Most Farm Subsidies Are “Harmful” to People and the Planet, Says UN

The agricultural sector receives around $540 billion in support each year. But according to a new UN report, this funding comes at a significant cost to the environment and human health.

Analysis Climate Research

In a new report, the United Nations Environment Programme (UNEP) sounded the alarm over the consequences of hundreds of billions of dollars in agricultural subsidies that are “harmful to nature and health.” The joint report from multiple agencies within the United Nations comes on the eve of the intergovernmental organization’s Food Systems Summit 2021.

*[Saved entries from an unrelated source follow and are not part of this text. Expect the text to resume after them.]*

<file path="config.mk">
export PLATFORM = sky130hd
export DESIGN_NAME = mdio_master
export DESIGN_NICKNAME = d
export VERILOG_FILES = /design/src/rtl/mdio_master_pkg.sv /design/src/rtl/mdio_mdc_gen.sv /design/src/rtl/mdio_frame_seq.sv /design/src/rtl/mdio_master.sv
export SDC_FILE = /design/constraint.sdc
export NUM_CORES = 1
export LEC_CHECK = 0
export CORE_MARGIN = 1.5
export CORE_UTILIZATION = 55
export DETAILED_ROUTE_END_ITERATION = 6
export PLACE_DENSITY = 0.9
export SYNTH_ARGS = -nofsm -noshare
export SYNTH_HDL_FRONTEND = slang
export SYNTH_SLANG_ARGS = --single-unit
</file>
<file path="constraint.sdc">
create_clock -name clk -period 3.3 [get_ports clk]
set_input_delay 0.33 -clock clk [delete_from_list [all_inputs] [get_ports clk]]
set_output_delay 0.33 -clock clk [all_outputs]
set_load 0.01 [all_outputs]
</file>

Around the world, $540 billion in support is given to the agricultural sector each year. But the new findings detail that 87 percent of this funding results in food products and practices that “distort food prices, hurt people’s health, and degrade the environment,” while exacerbating inequitable access to nutritious foods.

As the planet faces a worsening climate crisis, one that is accelerated by animal farming and other forms of industrial food production, the new report makes it clear that governments continue to subsidize harmful agricultural practices. Most of the support given worldwide, according to the UNEP, incentivized products with high greenhouse gas (GHG) emissions, including beef, milk, and rice. In high-income nations, the largest subsidies among meats went to beef production. Poultry meat, or meat from chickens, ducks, geese, and other birds, was the number three most incentivized product, receiving support in 36 countries. 

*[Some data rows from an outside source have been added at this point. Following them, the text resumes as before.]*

## src/rtl/lcr_pkg.sv

```systemverilog
package lcr_pkg;

    typedef struct packed {
        logic honour_ce;
        logic honour_lsr;
        logic lsr_level;
        logic use_direct;
    } nib_cfg_t;

    typedef enum logic [1:0] {
        ACT_HOLD  = 2'd0,
        ACT_LOAD  = 2'd1,
        ACT_FORCE = 2'd2
    } reg_action_t;

    // Set/reset outranks enable; an element that ignores enable always loads.
    function automatic reg_action_t pick_action(
        input logic honour_ce,
        input logic honour_lsr,
        input logic ce,
        input logic lsr
    );
        if (honour_lsr && lsr)
            return ACT_FORCE;
        else if (!honour_ce || ce)
            return ACT_LOAD;
        else
            return ACT_HOLD;
    endfunction

endpackage

```

## src/rtl/lcr_nibble.sv

```systemverilog
module lcr_nibble
    import lcr_pkg::*;
#(
    parameter int W = 4
) (
    input  logic         clk,
    input  logic         rst,
    input  nib_cfg_t     cfg,
    input  logic         ce,
    input  logic         lsr,
    input  logic [W-1:0] lut_d,
    input  logic [W-1:0] dir_d,
    output logic [W-1:0] q
);

    reg_action_t  act;
    logic [W-1:0] d_src;

    always_comb d_src = cfg.use_direct ? dir_d : lut_d;
    always_comb act   = pick_action(cfg.honour_ce, cfg.honour_lsr, ce, lsr);

    always_ff @(posedge clk) begin
        if (rst) begin
            q <= '0;
        end else begin
            case (act)
                ACT_FORCE: q <= {W{cfg.lsr_level}};
                ACT_LOAD:  q <= d_src;
                default:   q <= q;
            endcase
        end
    end

    // enable obeyed and low, no set/reset -> hold
    a_r3_hold_when_disabled: assert property (@(posedge clk) disable iff (rst)
        (cfg.honour_ce && !ce && !(cfg.honour_lsr && lsr)) |=> $stable(q));

    // set/reset forces the configured level regardless of ce
    a_r5_force_level: assert property (@(posedge clk) disable iff (rst)
        (cfg.honour_lsr && lsr) |=> (q == {W{$past(cfg.lsr_level)}}));

    // free-running nibble captures the chosen source
    a_r4_free_load: assert property (@(posedge clk) disable iff (rst)
        (!cfg.honour_ce && !(cfg.honour_lsr && lsr)) |=>
        (q == ($past(cfg.use_direct) ? $past(dir_d) : $past(lut_d))));

endmodule

```

## src/rtl/lcr_spare.sv

```systemverilog
module lcr_spare
    import lcr_pkg::*;
(
    input  logic clk,
    input  logic rst,
    input  logic honour_ce,
    input  logic honour_lsr,
    input  logic lsr_level,
    input  logic ce,
    input  logic lsr,
    input  logic d,
    output logic q
);

    reg_action_t act;

    always_comb act = pick_action(honour_ce, honour_lsr, ce, lsr);

    always_ff @(posedge clk) begin
        if (rst) begin
            q <= 1'b0;
        end else begin
            case (act)
                ACT_FORCE: q <= lsr_level;
                ACT_LOAD:  q <= d;
                default:   q <= q;
            endcase
        end
    end

    // spare element follows its own controls
    a_r8_spare_force: assert property (@(posedge clk) disable iff (rst)
        (honour_lsr && lsr) |=> (q == $past(lsr_level)));

    a_r8_spare_hold: assert property (@(posedge clk) disable iff (rst)
        (honour_ce && !ce && !(honour_lsr && lsr)) |=> $stable(q));

    a_r8_spare_load: assert property (@(posedge clk) disable iff (rst)
        (!honour_ce && !(honour_lsr && lsr)) |=> (q == $past(d)));

endmodule

```

## src/rtl/lcr_bank.sv

```systemverilog
module lcr_bank
    import lcr_pkg::*;
#(
    parameter int NIBBLES = 2,
    parameter int NIB_W   = 4,
    localparam int MAIN_W = NIBBLES * NIB_W
) (
    input  logic              clk,
    input  logic              rst,
    input  logic              ce,
    input  logic              lsr,
    input  logic [MAIN_W-1:0] lut_out,
    input  logic [MAIN_W-1:0] dir_in,
    input  logic              spare_d,
    input  logic [NIBBLES-1:0] honour_ce,
    input  logic [NIBBLES-1:0] honour_lsr,
    input  logic [NIBBLES-1:0] lsr_level,
    input  logic [NIBBLES-1:0] use_direct,
    input  logic              spare_honour_ce,
    input  logic              spare_honour_lsr,
    input  logic              spare_lsr_level,
    output logic [MAIN_W-1:0] q,
    output logic              spare_q
);

    nib_cfg_t nib_cfg [NIBBLES];

    for (genvar n = 0; n < NIBBLES; n++) begin : g_nib
        always_comb begin
            nib_cfg[n].honour_ce  = honour_ce[n];
            nib_cfg[n].honour_lsr = honour_lsr[n];
            nib_cfg[n].lsr_level  = lsr_level[n];
            nib_cfg[n].use_direct = use_direct[n];
        end

        lcr_nibble #(.W(NIB_W)) u_nib (
            .clk   (clk),
            .rst   (rst),
            .cfg   (nib_cfg[n]),
            .ce    (ce),
            .lsr   (lsr),
            .lut_d (lut_out[n*NIB_W +: NIB_W]),
            .dir_d (dir_in[n*NIB_W +: NIB_W]),
            .q     (q[n*NIB_W +: NIB_W])
        );
    end

    lcr_spare u_spare (
        .clk        (clk),
        .rst        (rst),
        .honour_ce  (spare_honour_ce),
        .honour_lsr (spare_honour_lsr),
        .lsr_level  (spare_lsr_level),
        .ce         (ce),
        .lsr        (lsr),
        .d          (spare_d),
        .q          (spare_q)
    );

    // reset clears every element at the next edge
    a_r1_reset_clear: assert property (@(posedge clk)
        rst |=> (q == '0 && spare_q == 1'b0));

endmodule

```

## config.mk

```make
export PLATFORM = sky130hd
export DESIGN_NAME = lcr_bank
export DESIGN_NICKNAME = d
export VERILOG_FILES = /design/src/rtl/lcr_pkg.sv /design/src/rtl/lcr_nibble.sv /design/src/rtl/lcr_spare.sv /design/src/rtl/lcr_bank.sv
export SDC_FILE = /design/constraint.sdc
export NUM_CORES = 1
export LEC_CHECK = 0
export BUFFER_PORTS_ARGS = -buffer_cell sky130_fd_sc_hd__buf_2
export CAP_MARGIN = 20
export CORE_MARGIN = 2
export CORE_UTILIZATION = 35
export CTS_CLUSTER_DIAMETER = 100
export CTS_CLUSTER_SIZE = 25
export DETAILED_ROUTE_END_ITERATION = 8
export GPL_TIMING_DRIVEN = 0
export PLACE_DENSITY = 0.78
export SLEW_MARGIN = 25
export SYNTH_ARGS = -nofsm -noshare
export SYNTH_HDL_FRONTEND = slang
export SYNTH_SLANG_ARGS = --single-unit
```

## constraint.sdc

```tcl
create_clock -name clk -period 0.8 [get_ports clk]
set_input_delay 0.16 -clock clk [delete_from_list [all_inputs] [get_ports clk]]
set_output_delay 0.16 -clock clk [all_outputs]
set_load 0.02 [all_outputs]
```

Word-level counts from Yosys, hierarchy flattened. Cells that the tools add are included.

Input bits: 32. Word-level logic and storage cells: 32. Flip-flop bits (word level): 9. Output and inout bits: 9.

Reduce and logical (&&, ||, !) cells: 12. Mux-type cells: 11. Equality and inequality tests: 6.

Operator list (number): $pmux W4 S2 (2); $mux W4 (2); $eq A2 B1 Y1 const B (3); $eq A2 B2 Y1 const B (3); $mux W2 (3); $reduce_bool A2 Y1 (3); $logic_and A1 B1 Y1 (3); $logic_not A1 Y1 (3); $logic_or A1 B1 Y1 (3); $mux W1 (3); $pmux W1 S2 (1).

Longest topological paths before layout.
Depth in word-level cells: 6. Gate-level depth with buffers: 4. Depth with buffers taken out: 3.

Cells and area by module. Synthesis repeated with hierarchy kept, for this count alone.

Cell total of the unflattened synthesis: 46. Area total of the unflattened synthesis: 481.7 um2.

By module, submodules not included: lcr_nibble (area an instance 212.7 um2, seq. area each 80.1 um2, cells each 20, times used 2); lcr_spare (area an instance 56.3 um2, seq. area each 20.0 um2, cells each 6, times used 1).

Worst setup path before layout. No wires, ideal clock.

Path type: reg-to-reg. Start point: reg u_spare.q (netlist name). End point: reg u_spare.q. Period minus slack after synthesis: 799 ps. Data arrival time: 713 ps. Setup slack: 1 ps. Required time: 714 ps. Buffers on the path: 0. Cell stages (with the launch flop): 3. Library setup time: 86 ps. Path through: dfxtp_1 -> mux2i_1 -> a211oi_1.

RTL lines: end signal: assignment (RTL line lcr_spare.sv:24) `ACT_FORCE: q <= lsr_level;`; end signal: assignment (RTL line lcr_spare.sv:26) `default: q <= q;`; end: declaration (RTL line lcr_spare.sv:12) `output logic q`.

Worst setup path in the final report.
Start point: reg g_nib[1].u_nib.q[0]. End point: out q[4].

RTL lines: start: declaration (RTL line lcr_nibble.sv:13) `output logic [W-1:0] q`; start signal: assignment (RTL line lcr_nibble.sv:27) `ACT_FORCE: q <= {W{cfg.lsr_level}};`; start signal: assignment (RTL line lcr_nibble.sv:28) `ACT_LOAD: q <= d_src;`; start signal: assignment (RTL line lcr_nibble.sv:29) `default: q <= q;`; end: declaration (RTL line lcr_bank.sv:22) `output logic [MAIN_W-1:0] q,`.

No word-level cell between the ends.

==> flow_metrics.env <==
export IMPL_status="complete, but fails checks"
export IMPL_violations="setup timing"
export IMPL_holdCritStartpoint="rst"
export IMPL_fmax_ghz=1.15
export IMPL_drt_iter0_drc=14
export IMPL_clock_latency_ns=0.26
export IMPL_wl_mm=1.29
export IMPL_crit_family="flip-flops"
export IMPL_drive_gt1_frac=0.609
export IMPL_final_common_cell="buf_2"
export IMPL_syn_nets=78
export IMPL_hold_class="in -> reg"
export IMPL_hold_viol=0
export IMPL_p_per_area_mw_per_mm2=1510
export IMPL_setup_viol=9
export IMPL_netlist_area_leader_share=0.378
export IMPL_port_buffers=40
export IMPL_synth_seq_area_share=0.378
export IMPL_ios=41
export IMPL_yosysUniqueCellTypes=11
export IMPL_grt_start_max_net_pins=6
export IMPL_min_delay_worst_endpoint="u_spare.q"
export IMPL_grt_pass1_vias=414
export IMPL_p_leak_nw=0.431
export IMPL_power_mw=1.22
export IMPL_mappedNetlistArea_um2=477
export IMPL_reg2reg_depth=3
export IMPL_ff2ff_setup_slack_ns=0
export IMPL_wl_per_cell_um=12.1
export IMPL_via_per_inst=4.69
export IMPL_synth_top_cell_by_area="dfxtp_1"
export IMPL_fillers=103
export IMPL_slew_headroom=0.871
export IMPL_area_growth_pct=68.8
export IMPL_num_vias=502
export IMPL_cts_tree="yes"
export IMPL_fin_skew_ns=0
export IMPL_layout_common_cells="buf_2 (33), mux2i_1 (9), dfxtp_2 (9), buf_6 (9)"
export IMPL_fp_dieW_um=40.9
export IMPL_rsz0062_at_grt="yes"
export IMPL_finalNetCount=125
export IMPL_cp_end_kind="output port"
export IMPL_dieArea_mm2=0.00167
export IMPL_r2r_start="g_nib[0].u_nib.q[2]"
export IMPL_syn_avg_cell_area_um2=10.4
export IMPL_firstDrtPassIters=4
export IMPL_fin_util=0.626
export IMPL_htreeDepth=1
export IMPL_cp_max_fo=2
export IMPL_initial_core_util=0.371
export IMPL_antenna_found_initial=0
export IMPL_n_antenna_cell=0
export IMPL_drc=0
export IMPL_synth_seq_cells=9
export IMPL_maxSlewViolCount=0
export IMPL_path_clk_slew_ns=0.05
export IMPL_cts_sinks=9
export IMPL_period_minus_slack_ns=0.869
export IMPL_timing_final_ws_setup_ns=-0.0693
export IMPL_crit_path_cell_trace="buf_6"
export IMPL_gp_congestion=0.703
export IMPL_cts_buffers=3
export IMPL_post_synth_inst_count=46
export IMPL_grt_usage=0.181
export IMPL_cts_buffer_depth=2
export IMPL_r2r_end="g_nib[0].u_nib.q[2]"
export IMPL_grt_overflow_total=0
export IMPL_required_ns=0.64
export IMPL_fin_setup_tns_ns=-0.540
export IMPL_root_buffer="clkbuf_4"
export IMPL_yosys_top_cells_area="dfxtp_1 (38%), mux2i_1 (19%), mux2_1 (19%)"
export IMPL_crit_type="reg -> out"
export IMPL_min_path_cells=2
export IMPL_yosysWarnings=0
export IMPL_fin_crit_sh=1.09
export IMPL_core_area_mm2=0.00128
export IMPL_regArea_um2=191
export IMPL_die_h_um=40.9
export IMPL_worstMarginPinSlew_ns=0.188
export IMPL_max_cap_viol_count=0
export IMPL_rows=13
export IMPL_grt_pass1_wl_mm=1.74
export IMPL_cp_arrival_ns=0.71
export IMPL_cp_start_kind="flop"
export IMPL_max_stage_delay_ns=0.34
export IMPL_peakVddDrop_mv=0.586
export IMPL_multi_input_area_um2=287
export IMPL_cp_slowest_cell="dfxtp_2"
export IMPL_timing_hold_ws_ns=0.104
export IMPL_antenna_left=0
export IMPL_critPathBufInv=1
==> per-stage QoR <==
stage | instance area [um2] | std cells | setup WS (ns)
floorplan | 477 | 46 | 0.00111
CTS | 790 | 105 | -0.0745
finish | 805 | 107 | -0.0693
global placement | 696 | 101 | -0.157
detailed placement | 696 | 101 | -0.198
global route | 805 | 107 | -0.0935
==> routing by layer <==
metal	wire length, um	GRT usage
met1	553	0.196
met2	603	0.277
met3	77	0.0326
met4	57	0.200
met5	0	0
==> cells in the mapped netlist <==
library cell	n
nand2_1	1
a211oi_1	1
o21ai_1	8
a21o_1	2
dfxtp_1	9
nor2_1	1
mux2_1	8
buf_2	2
nand4b_1	2
nand2b_1	3
mux2i_1	9
==> cell type report <==
class | instances | share of cell area
flip-flops and latches | 9 | 0.238
well taps | 15 | 0.0233
plain buffers | 2 | 0.0124
repair buffers | 42 | 0.337
clock buffers | 4 | 0.0327
multi-input cells | 35 | 0.356
==> power breakdown <==
part	total (mW)	switching, mW	internal, mW
clock network	0.335	0.144	0.191
logic	0.360	0.156	0.204
registers	0.523	0.0268	0.497
total	1.22	0.327	0.892
==> worst register-to-register path, cell delays in order (launching register included) <==
cell,delay (ns)
dfxtp_2,0.32
buf_4,0.12
mux2i_1,0.17
o21ai_1,0.07
==> how the worst max path moves through the flow <==
stage / startpoint / endpoint / slack (ns) / depth (start not counted)
2_1_floorplan: u_spare.q / u_spare.q / 0.001 / 2
3_3_place_gp: use_direct[1] / g_nib[1].u_nib.q[3] / -0.16 / 4
3_5_place_dp: use_direct[0] / g_nib[0].u_nib.q[1] / -0.20 / 4
4_1_cts: g_nib[0].u_nib.q[0] / q[0] / -0.07 / 1
5_1_grt: g_nib[1].u_nib.q[0] / q[4] / -0.09 / 1
6_report: g_nib[1].u_nib.q[0] / q[4] / -0.07 / 1
==> flip-flops by register name (all words and copies together), names as in the netlist <==
| name | cells |
|---|---|
| u_spare.q | 1 |
| g_nib.u_nib.q | 8 |
==> cell families (layout without fill, tap and decap cells) <==
kind of cell | Yosys count | after routing | share of synthesized area
buffers and inverters | 2 | 48 | 0.0210
AND/OR/NAND/NOR | 7 | 7 | 0.0919
AO/OA/AOI/OAI | 11 | 11 | 0.131
flip-flops | 9 | 9 | 0.378
multiplexers | 17 | 17 | 0.378
==> timing repair <==
| action | in CTS | in global routing |
|---|---|---|
| hold buffers | 0 | 0 |
| pin swaps | 0 | 1 |
| buffers inserted | 0 | 2 |
| gates resized for setup | 27 | 0 |
| endpoints found under the hold margin | 0 | 0 |
| setup endpoints to repair | 9 | 9 |
Power figures use the tool's default switching activity.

This support comes despite the fact that factory farms are a major contributor to harmful GHGs in our atmosphere, worsening climate change, as well as air pollution. In fact, a recent study concluded that 17,900 U.S. deaths per year are caused by air pollution from factory farms. Of the 15,900 directly related to food production, 80 percent of deaths are linked to animal-based foods.

The impacts of government funding for the agriculture sector do not stop at harmful GHGs, the UNEP warns. It also negatively affects the ability of soil to absorb carbon from the atmosphere, preservation of forests and fresh water, and the prevention of biodiversity loss across land and sea. The new report warns that “the most potentially harmful types of support,” those that came without constraints on farming practices to protect the environment, accounted for around 50 percent of agricultural support. 

“The increased clustering and growth in the confinement of animals has led to growing environmental problems in many communities,” the report notes, adding that in areas where factory farms are located, an estimated 30 percent of particulate matter is produced by emissions from livestock. Yet, while animal products were among the commodities given the largest incentives between 2005-2016, “the production of more nutrient-rich fruits and vegetables, such as tomatoes and bananas, was penalized” with less support.

Damage is also likely being done to farmers, already caught up in an inequitable system of industrial agriculture. The UNEP reports that price distortions caused by our current agricultural funding can widen the income gap that exists between small- and large-scale farms and reduce competitiveness in the food industry. Small farmers already hold very little power, contracted by large corporations that control much of their supply chains.

Consumers and communities, too, are impacted when prices are distorted by this misguided funding, which can “hinder consumers’ access to nutritious food, particularly for the poorest.” Food insecurity is already a global crisis. It claims the lives of nine million people every year. Corporate agriculture, on the other hand, promises to feed the world, but instead contributes to the growing food waste problem faced by many developed countries, leaving millions of people hungry.

While this funding is now made more visible to the public, the report cautions that there are more “hidden costs of global food and land-based agricultural systems to the environment and public health,” estimated at $12 trillion per year and growing. These costs include impacts from obesity and undernutrition, pollution, food waste, and inequitable income distribution.

With agricultural incentives projected to reach $1.8 trillion by the year 2030, the UN report calls for changes and declares the imminent Food Systems Summit “a momentous opportunity to generate a groundswell of support for repurposing” of support.

The report notes that “repurposed support policies can incentivize producers to avoid or reduce certain practices (e.g. intensive ploughing, overgrazing) and the use of some inputs (e.g. fertilizers and pesticides) which can damage soils, and to adopt regenerative agricultural practices instead.” 

The time to act is now. The agencies conclude that the decisions made at the Food Systems Summit and in the months and years ahead will either further or hinder 12 or more of the UN’s 17 Sustainable Development Goals.